Problem description:
Write the data below out again, with each line matching the original.

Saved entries
=== Begin Enclosure ===

**src/rtl/seven_seg_pkg.sv**
```systemverilog
// seven_seg_pkg: segment bit positions, active-high hex glyphs and the nibble-to-glyph decode
package seven_seg_pkg;
  localparam int SEG_A = 0;
  localparam int SEG_B = 1;
  localparam int SEG_C = 2;
  localparam int SEG_D = 3;
  localparam int SEG_E = 4;
  localparam int SEG_F = 5;
  localparam int SEG_G = 6;
  localparam logic [6:0] SEG_OFF = 7'h00;
  localparam logic [6:0] SEG_HEX_0 = 7'h3f;
  localparam logic [6:0] SEG_HEX_1 = 7'h06;
  localparam logic [6:0] SEG_HEX_2 = 7'h5b;
  localparam logic [6:0] SEG_HEX_3 = 7'h4f;
  localparam logic [6:0] SEG_HEX_4 = 7'h66;
  localparam logic [6:0] SEG_HEX_5 = 7'h6d;
  localparam logic [6:0] SEG_HEX_6 = 7'h7d;
  localparam logic [6:0] SEG_HEX_7 = 7'h07;
  localparam logic [6:0] SEG_HEX_8 = 7'h7f;
  localparam logic [6:0] SEG_HEX_9 = 7'h6f;
  localparam logic [6:0] SEG_HEX_A = 7'h77;
  localparam logic [6:0] SEG_HEX_B = 7'h7c;
  localparam logic [6:0] SEG_HEX_C = 7'h39;
  localparam logic [6:0] SEG_HEX_D = 7'h5e;
  localparam logic [6:0] SEG_HEX_E = 7'h79;
  localparam logic [6:0] SEG_HEX_F = 7'h71;
  function automatic logic [6:0] hex_to_seg(input logic [3:0] hex);
    unique case (hex)
      4'h0: return SEG_HEX_0;
      4'h1: return SEG_HEX_1;
      4'h2: return SEG_HEX_2;
      4'h3: return SEG_HEX_3;
      4'h4: return SEG_HEX_4;
      4'h5: return SEG_HEX_5;
      4'h6: return SEG_HEX_6;
      4'h7: return SEG_HEX_7;
      4'h8: return SEG_HEX_8;
      4'h9: return SEG_HEX_9;
      4'ha: return SEG_HEX_A;
      4'hb: return SEG_HEX_B;
      4'hc: return SEG_HEX_C;
      4'hd: return SEG_HEX_D;
      4'he: return SEG_HEX_E;
      default: return SEG_HEX_F;
    endcase
  endfunction
endpackage

```
**src/rtl/seven_seg_scanner_hex_to_seg7.sv**
```systemverilog
// hex_to_seg7: combinational nibble to active-high {g,f,e,d,c,b,a} segments
module hex_to_seg7
  import seven_seg_pkg::*;
(
  input  logic [3:0] hex_i,
  output logic [6:0] seg_o
);
  assign seg_o = hex_to_seg(hex_i);
endmodule

```
**src/rtl/seven_seg_scanner.sv**
```systemverilog
// seven_seg_scanner: multiplexed seven-segment driver with dead time and frame-synchronous double buffering
module seven_seg_scanner
  import seven_seg_pkg::*;
#(
  parameter int NUM_DIGITS   = 8,
  parameter int REFRESH_DIV  = 100000,
  parameter int BLANK_CYCLES = 2,
  parameter bit ACTIVE_LOW   = 1'b1,
  localparam int SEL_W = (NUM_DIGITS > 1) ? $clog2(NUM_DIGITS) : 1
)(
  input  logic                    clk,
  input  logic                    rst,
  input  logic                    enable,
  input  logic [4*NUM_DIGITS-1:0] data_in,
  input  logic [NUM_DIGITS-1:0]   dp_in,
  input  logic [NUM_DIGITS-1:0]   digit_en_in,
  input  logic                    data_load,
  output logic [NUM_DIGITS-1:0]   an,
  output logic [6:0]              seg,
  output logic                    dp,
  output logic [SEL_W-1:0]        digit_sel,
  output logic                    frame_done
);
  localparam int CNT_W = $clog2(REFRESH_DIV);
  localparam logic [NUM_DIGITS-1:0] AN_OFF = {NUM_DIGITS{ACTIVE_LOW}};
  localparam logic [6:0] SEG_IDLE = SEG_OFF ^ {7{ACTIVE_LOW}};
  logic [CNT_W-1:0] cnt_q, cnt_d;
  logic [SEL_W-1:0] idx_q, idx_d, sel_q;
  logic [4*NUM_DIGITS-1:0] sh_data_q, pend_data_q;
  logic [NUM_DIGITS-1:0] sh_dp_q, sh_en_q, pend_dp_q, pend_en_q, an_q, an_d;
  logic [6:0] seg_q, seg_d, glyph;
  logic dp_q, dp_d, fd_q, pend_q, loaded_q;
  logic last_cnt, wrap, direct, active;
  hex_to_seg7 u_dec (.hex_i(sh_data_q[{idx_q, 2'b00} +: 4]), .seg_o(glyph));
  always_comb begin
    last_cnt = cnt_q == CNT_W'(REFRESH_DIV - 1);
    wrap     = enable && last_cnt && idx_q == SEL_W'(NUM_DIGITS - 1);
    direct   = data_load && (wrap || !enable || !loaded_q);
    cnt_d    = (!enable || last_cnt) ? '0 : cnt_q + 1'b1;
    idx_d    = (!enable || wrap) ? '0 : idx_q + SEL_W'(last_cnt);
    active   = enable && cnt_q >= CNT_W'(BLANK_CYCLES) && sh_en_q[idx_q];
    an_d     = AN_OFF ^ (active ? NUM_DIGITS'(1) << idx_q : '0);
    seg_d    = {7{ACTIVE_LOW}} ^ (active ? glyph : SEG_OFF);
    dp_d     = ACTIVE_LOW ^ (active && sh_dp_q[idx_q]);
  end
  always_ff @(posedge clk) begin
    if (rst) begin
      cnt_q       <= '0;
      idx_q       <= '0;
      sel_q       <= '0;
      fd_q        <= 1'b0;
      an_q        <= AN_OFF;
      seg_q       <= SEG_IDLE;
      dp_q        <= ACTIVE_LOW;
      sh_data_q   <= '0;
      sh_dp_q     <= '0;
      sh_en_q     <= '0;
      pend_data_q <= '0;
      pend_dp_q   <= '0;
      pend_en_q   <= '0;
      pend_q      <= 1'b0;
      loaded_q    <= 1'b0;
    end else begin
      cnt_q    <= cnt_d;
      idx_q    <= idx_d;
      sel_q    <= idx_q;
      fd_q     <= wrap;
      an_q     <= an_d;
      seg_q    <= seg_d;
      dp_q     <= dp_d;
      loaded_q <= loaded_q | data_load;
      pend_q   <= data_load ? !direct : (pend_q && !wrap);
      if (data_load) begin
        pend_data_q <= data_in;
        pend_dp_q   <= dp_in;
        pend_en_q   <= digit_en_in;
      end
      if (direct) begin
        sh_data_q <= data_in;
        sh_dp_q   <= dp_in;
        sh_en_q   <= digit_en_in;
      end else if (wrap && pend_q) begin
        sh_data_q <= pend_data_q;
        sh_dp_q   <= pend_dp_q;
        sh_en_q   <= pend_en_q;
      end
    end
  end
  assign an         = an_q;
  assign seg        = seg_q;
  assign dp         = dp_q;
  assign digit_sel  = sel_q;
  assign frame_done = fd_q;
endmodule

```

=== End Enclosure ===

Completed task:
**src/rtl/seven_seg_pkg.sv**
```systemverilog
// seven_seg_pkg: segment bit positions, active-high hex glyphs and the nibble-to-glyph decode
package seven_seg_pkg;
  localparam int SEG_A = 0;
  localparam int SEG_B = 1;
  localparam int SEG_C = 2;
  localparam int SEG_D = 3;
  localparam int SEG_E = 4;
  localparam int SEG_F = 5;
  localparam int SEG_G = 6;
  localparam logic [6:0] SEG_OFF = 7'h00;
  localparam logic [6:0] SEG_HEX_0 = 7'h3f;
  localparam logic [6:0] SEG_HEX_1 = 7'h06;
  localparam logic [6:0] SEG_HEX_2 = 7'h5b;
  localparam logic [6:0] SEG_HEX_3 = 7'h4f;
  localparam logic [6:0] SEG_HEX_4 = 7'h66;
  localparam logic [6:0] SEG_HEX_5 = 7'h6d;
  localparam logic [6:0] SEG_HEX_6 = 7'h7d;
  localparam logic [6:0] SEG_HEX_7 = 7'h07;
  localparam logic [6:0] SEG_HEX_8 = 7'h7f;
  localparam logic [6:0] SEG_HEX_9 = 7'h6f;
  localparam logic [6:0] SEG_HEX_A = 7'h77;
  localparam logic [6:0] SEG_HEX_B = 7'h7c;
  localparam logic [6:0] SEG_HEX_C = 7'h39;
  localparam logic [6:0] SEG_HEX_D = 7'h5e;
  localparam logic [6:0] SEG_HEX_E = 7'h79;
  localparam logic [6:0] SEG_HEX_F = 7'h71;
  function automatic logic [6:0] hex_to_seg(input logic [3:0] hex);
    unique case (hex)
      4'h0: return SEG_HEX_0;
      4'h1: return SEG_HEX_1;
      4'h2: return SEG_HEX_2;
      4'h3: return SEG_HEX_3;
      4'h4: return SEG_HEX_4;
      4'h5: return SEG_HEX_5;
      4'h6: return SEG_HEX_6;
      4'h7: return SEG_HEX_7;
      4'h8: return SEG_HEX_8;
      4'h9: return SEG_HEX_9;
      4'ha: return SEG_HEX_A;
      4'hb: return SEG_HEX_B;
      4'hc: return SEG_HEX_C;
      4'hd: return SEG_HEX_D;
      4'he: return SEG_HEX_E;
      default: return SEG_HEX_F;
    endcase
  endfunction
endpackage

```
**src/rtl/seven_seg_scanner_hex_to_seg7.sv**
```systemverilog
// hex_to_seg7: combinational nibble to active-high {g,f,e,d,c,b,a} segments
module hex_to_seg7
  import seven_seg_pkg::*;
(
  input  logic [3:0] hex_i,
  output logic [6:0] seg_o
);
  assign seg_o = hex_to_seg(hex_i);
endmodule

```
**src/rtl/seven_seg_scanner.sv**
```systemverilog
// seven_seg_scanner: multiplexed seven-segment driver with dead time and frame-synchronous double buffering
module seven_seg_scanner
  import seven_seg_pkg::*;
#(
  parameter int NUM_DIGITS   = 8,
  parameter int REFRESH_DIV  = 100000,
  parameter int BLANK_CYCLES = 2,
  parameter bit ACTIVE_LOW   = 1'b1,
  localparam int SEL_W = (NUM_DIGITS > 1) ? $clog2(NUM_DIGITS) : 1
)(
  input  logic                    clk,
  input  logic                    rst,
  input  logic                    enable,
  input  logic [4*NUM_DIGITS-1:0] data_in,
  input  logic [NUM_DIGITS-1:0]   dp_in,
  input  logic [NUM_DIGITS-1:0]   digit_en_in,
  input  logic                    data_load,
  output logic [NUM_DIGITS-1:0]   an,
  output logic [6:0]              seg,
  output logic                    dp,
  output logic [SEL_W-1:0]        digit_sel,
  output logic                    frame_done
);
  localparam int CNT_W = $clog2(REFRESH_DIV);
  localparam logic [NUM_DIGITS-1:0] AN_OFF = {NUM_DIGITS{ACTIVE_LOW}};
  localparam logic [6:0] SEG_IDLE = SEG_OFF ^ {7{ACTIVE_LOW}};
  logic [CNT_W-1:0] cnt_q, cnt_d;
  logic [SEL_W-1:0] idx_q, idx_d, sel_q;
  logic [4*NUM_DIGITS-1:0] sh_data_q, pend_data_q;
  logic [NUM_DIGITS-1:0] sh_dp_q, sh_en_q, pend_dp_q, pend_en_q, an_q, an_d;
  logic [6:0] seg_q, seg_d, glyph;
  logic dp_q, dp_d, fd_q, pend_q, loaded_q;
  logic last_cnt, wrap, direct, active;
  hex_to_seg7 u_dec (.hex_i(sh_data_q[{idx_q, 2'b00} +: 4]), .seg_o(glyph));
  always_comb begin
    last_cnt = cnt_q == CNT_W'(REFRESH_DIV - 1);
    wrap     = enable && last_cnt && idx_q == SEL_W'(NUM_DIGITS - 1);
    direct   = data_load && (wrap || !enable || !loaded_q);
    cnt_d    = (!enable || last_cnt) ? '0 : cnt_q + 1'b1;
    idx_d    = (!enable || wrap) ? '0 : idx_q + SEL_W'(last_cnt);
    active   = enable && cnt_q >= CNT_W'(BLANK_CYCLES) && sh_en_q[idx_q];
    an_d     = AN_OFF ^ (active ? NUM_DIGITS'(1) << idx_q : '0);
    seg_d    = {7{ACTIVE_LOW}} ^ (active ? glyph : SEG_OFF);
    dp_d     = ACTIVE_LOW ^ (active && sh_dp_q[idx_q]);
  end
  always_ff @(posedge clk) begin
    if (rst) begin
      cnt_q       <= '0;
      idx_q       <= '0;
      sel_q       <= '0;
      fd_q        <= 1'b0;
      an_q        <= AN_OFF;
      seg_q       <= SEG_IDLE;
      dp_q        <= ACTIVE_LOW;
      sh_data_q   <= '0;
      sh_dp_q     <= '0;
      sh_en_q     <= '0;
      pend_data_q <= '0;
      pend_dp_q   <= '0;
      pend_en_q   <= '0;
      pend_q      <= 1'b0;
      loaded_q    <= 1'b0;
    end else begin
      cnt_q    <= cnt_d;
      idx_q    <= idx_d;
      sel_q    <= idx_q;
      fd_q     <= wrap;
      an_q     <= an_d;
      seg_q    <= seg_d;
      dp_q     <= dp_d;
      loaded_q <= loaded_q | data_load;
      pend_q   <= data_load ? !direct : (pend_q && !wrap);
      if (data_load) begin
        pend_data_q <= data_in;
        pend_dp_q   <= dp_in;
        pend_en_q   <= digit_en_in;
      end
      if (direct) begin
        sh_data_q <= data_in;
        sh_dp_q   <= dp_in;
        sh_en_q   <= digit_en_in;
      end else if (wrap && pend_q) begin
        sh_data_q <= pend_data_q;
        sh_dp_q   <= pend_dp_q;
        sh_en_q   <= pend_en_q;
      end
    end
  end
  assign an         = an_q;
  assign seg        = seg_q;
  assign dp         = dp_q;
  assign digit_sel  = sel_q;
  assign frame_done = fd_q;
endmodule

```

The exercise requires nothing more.